__RECORD EXTRACTS__:
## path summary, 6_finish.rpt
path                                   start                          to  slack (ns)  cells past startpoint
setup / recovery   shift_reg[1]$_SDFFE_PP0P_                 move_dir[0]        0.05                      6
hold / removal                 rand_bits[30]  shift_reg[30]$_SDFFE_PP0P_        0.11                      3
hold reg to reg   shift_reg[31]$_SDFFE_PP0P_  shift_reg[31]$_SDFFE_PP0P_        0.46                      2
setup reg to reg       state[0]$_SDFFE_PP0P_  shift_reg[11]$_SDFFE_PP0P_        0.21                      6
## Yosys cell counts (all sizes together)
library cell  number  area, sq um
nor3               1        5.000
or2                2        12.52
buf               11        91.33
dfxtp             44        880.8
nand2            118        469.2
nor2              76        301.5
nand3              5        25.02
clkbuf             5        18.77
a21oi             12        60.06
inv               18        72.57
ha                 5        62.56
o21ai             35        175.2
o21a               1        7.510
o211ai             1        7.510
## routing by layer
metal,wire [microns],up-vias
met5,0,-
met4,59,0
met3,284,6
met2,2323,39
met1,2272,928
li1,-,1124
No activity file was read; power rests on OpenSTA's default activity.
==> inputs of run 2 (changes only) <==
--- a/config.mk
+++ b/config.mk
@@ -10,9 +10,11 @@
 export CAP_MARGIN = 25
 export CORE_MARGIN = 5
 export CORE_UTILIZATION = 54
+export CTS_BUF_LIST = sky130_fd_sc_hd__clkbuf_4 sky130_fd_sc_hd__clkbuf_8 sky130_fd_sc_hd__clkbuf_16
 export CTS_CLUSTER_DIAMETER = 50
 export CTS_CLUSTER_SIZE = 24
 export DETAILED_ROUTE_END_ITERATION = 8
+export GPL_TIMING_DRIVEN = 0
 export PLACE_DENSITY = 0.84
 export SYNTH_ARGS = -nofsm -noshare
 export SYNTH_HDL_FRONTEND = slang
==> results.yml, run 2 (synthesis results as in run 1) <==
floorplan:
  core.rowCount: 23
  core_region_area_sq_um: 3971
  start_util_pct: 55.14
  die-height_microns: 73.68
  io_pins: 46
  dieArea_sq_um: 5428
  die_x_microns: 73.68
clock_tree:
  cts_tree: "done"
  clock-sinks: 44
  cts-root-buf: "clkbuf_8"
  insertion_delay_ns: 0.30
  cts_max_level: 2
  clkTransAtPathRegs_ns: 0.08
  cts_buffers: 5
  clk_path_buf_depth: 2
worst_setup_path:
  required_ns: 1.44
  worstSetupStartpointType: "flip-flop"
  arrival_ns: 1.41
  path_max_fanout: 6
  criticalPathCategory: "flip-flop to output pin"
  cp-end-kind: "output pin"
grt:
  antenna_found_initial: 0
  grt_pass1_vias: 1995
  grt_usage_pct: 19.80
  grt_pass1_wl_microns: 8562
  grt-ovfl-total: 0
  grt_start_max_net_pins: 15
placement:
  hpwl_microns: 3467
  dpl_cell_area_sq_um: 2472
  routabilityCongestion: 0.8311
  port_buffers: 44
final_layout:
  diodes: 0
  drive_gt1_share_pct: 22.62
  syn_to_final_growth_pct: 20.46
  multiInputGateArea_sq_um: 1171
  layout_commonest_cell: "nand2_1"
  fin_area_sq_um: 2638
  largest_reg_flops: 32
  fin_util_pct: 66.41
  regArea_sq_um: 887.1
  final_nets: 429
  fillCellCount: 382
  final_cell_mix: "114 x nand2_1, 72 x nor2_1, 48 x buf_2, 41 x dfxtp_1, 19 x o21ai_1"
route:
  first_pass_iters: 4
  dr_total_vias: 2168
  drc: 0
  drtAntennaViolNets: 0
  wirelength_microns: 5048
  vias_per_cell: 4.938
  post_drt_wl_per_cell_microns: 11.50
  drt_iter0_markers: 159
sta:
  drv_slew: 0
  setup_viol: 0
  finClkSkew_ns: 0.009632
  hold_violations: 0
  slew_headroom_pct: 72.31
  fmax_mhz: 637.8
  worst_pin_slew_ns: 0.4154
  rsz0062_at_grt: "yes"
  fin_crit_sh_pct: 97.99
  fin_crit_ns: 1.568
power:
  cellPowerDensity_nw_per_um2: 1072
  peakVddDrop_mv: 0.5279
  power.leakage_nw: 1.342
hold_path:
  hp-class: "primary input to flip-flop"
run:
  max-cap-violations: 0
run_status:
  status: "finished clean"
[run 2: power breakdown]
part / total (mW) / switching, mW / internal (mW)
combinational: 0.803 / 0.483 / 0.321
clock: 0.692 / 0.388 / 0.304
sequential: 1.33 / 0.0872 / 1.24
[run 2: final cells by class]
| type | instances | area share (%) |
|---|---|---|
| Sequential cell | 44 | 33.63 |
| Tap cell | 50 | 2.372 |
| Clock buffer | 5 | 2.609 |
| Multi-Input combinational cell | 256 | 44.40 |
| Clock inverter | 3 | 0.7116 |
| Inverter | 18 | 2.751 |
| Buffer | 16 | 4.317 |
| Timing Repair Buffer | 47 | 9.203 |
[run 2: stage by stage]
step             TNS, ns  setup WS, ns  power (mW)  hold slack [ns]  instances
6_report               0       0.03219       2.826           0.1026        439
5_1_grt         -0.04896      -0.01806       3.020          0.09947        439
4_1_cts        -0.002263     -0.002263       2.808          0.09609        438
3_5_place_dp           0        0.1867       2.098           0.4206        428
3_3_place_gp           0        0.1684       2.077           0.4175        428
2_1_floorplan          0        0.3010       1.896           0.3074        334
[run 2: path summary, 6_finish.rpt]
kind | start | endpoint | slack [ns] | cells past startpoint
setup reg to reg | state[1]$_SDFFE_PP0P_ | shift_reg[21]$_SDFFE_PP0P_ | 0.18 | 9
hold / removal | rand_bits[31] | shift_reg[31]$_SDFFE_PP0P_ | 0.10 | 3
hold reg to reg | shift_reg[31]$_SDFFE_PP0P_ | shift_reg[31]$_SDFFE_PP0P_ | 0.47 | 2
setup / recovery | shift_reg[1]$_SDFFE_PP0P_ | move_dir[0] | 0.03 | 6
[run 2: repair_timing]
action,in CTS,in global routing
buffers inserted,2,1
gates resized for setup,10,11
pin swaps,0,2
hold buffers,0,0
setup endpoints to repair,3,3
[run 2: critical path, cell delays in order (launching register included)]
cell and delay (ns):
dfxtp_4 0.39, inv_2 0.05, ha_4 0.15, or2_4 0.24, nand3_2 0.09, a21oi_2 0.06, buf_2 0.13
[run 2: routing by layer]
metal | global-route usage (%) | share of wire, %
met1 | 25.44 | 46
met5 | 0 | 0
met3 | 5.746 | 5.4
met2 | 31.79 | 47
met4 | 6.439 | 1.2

__GOAL OF THE EXERCISE__: Only the lines from the one containing "gates resized for setup,10,11" through the last line of the records should appear, each written out exactly.

__TASK SOLUTION__:
gates resized for setup,10,11
pin swaps,0,2
hold buffers,0,0
setup endpoints to repair,3,3
[run 2: critical path, cell delays in order (launching register included)]
cell and delay (ns):
dfxtp_4 0.39, inv_2 0.05, ha_4 0.15, or2_4 0.24, nand3_2 0.09, a21oi_2 0.06, buf_2 0.13
[run 2: routing by layer]
metal | global-route usage (%) | share of wire, %
met1 | 25.44 | 46
met5 | 0 | 0
met3 | 5.746 | 5.4
met2 | 31.79 | 47
met4 | 6.439 | 1.2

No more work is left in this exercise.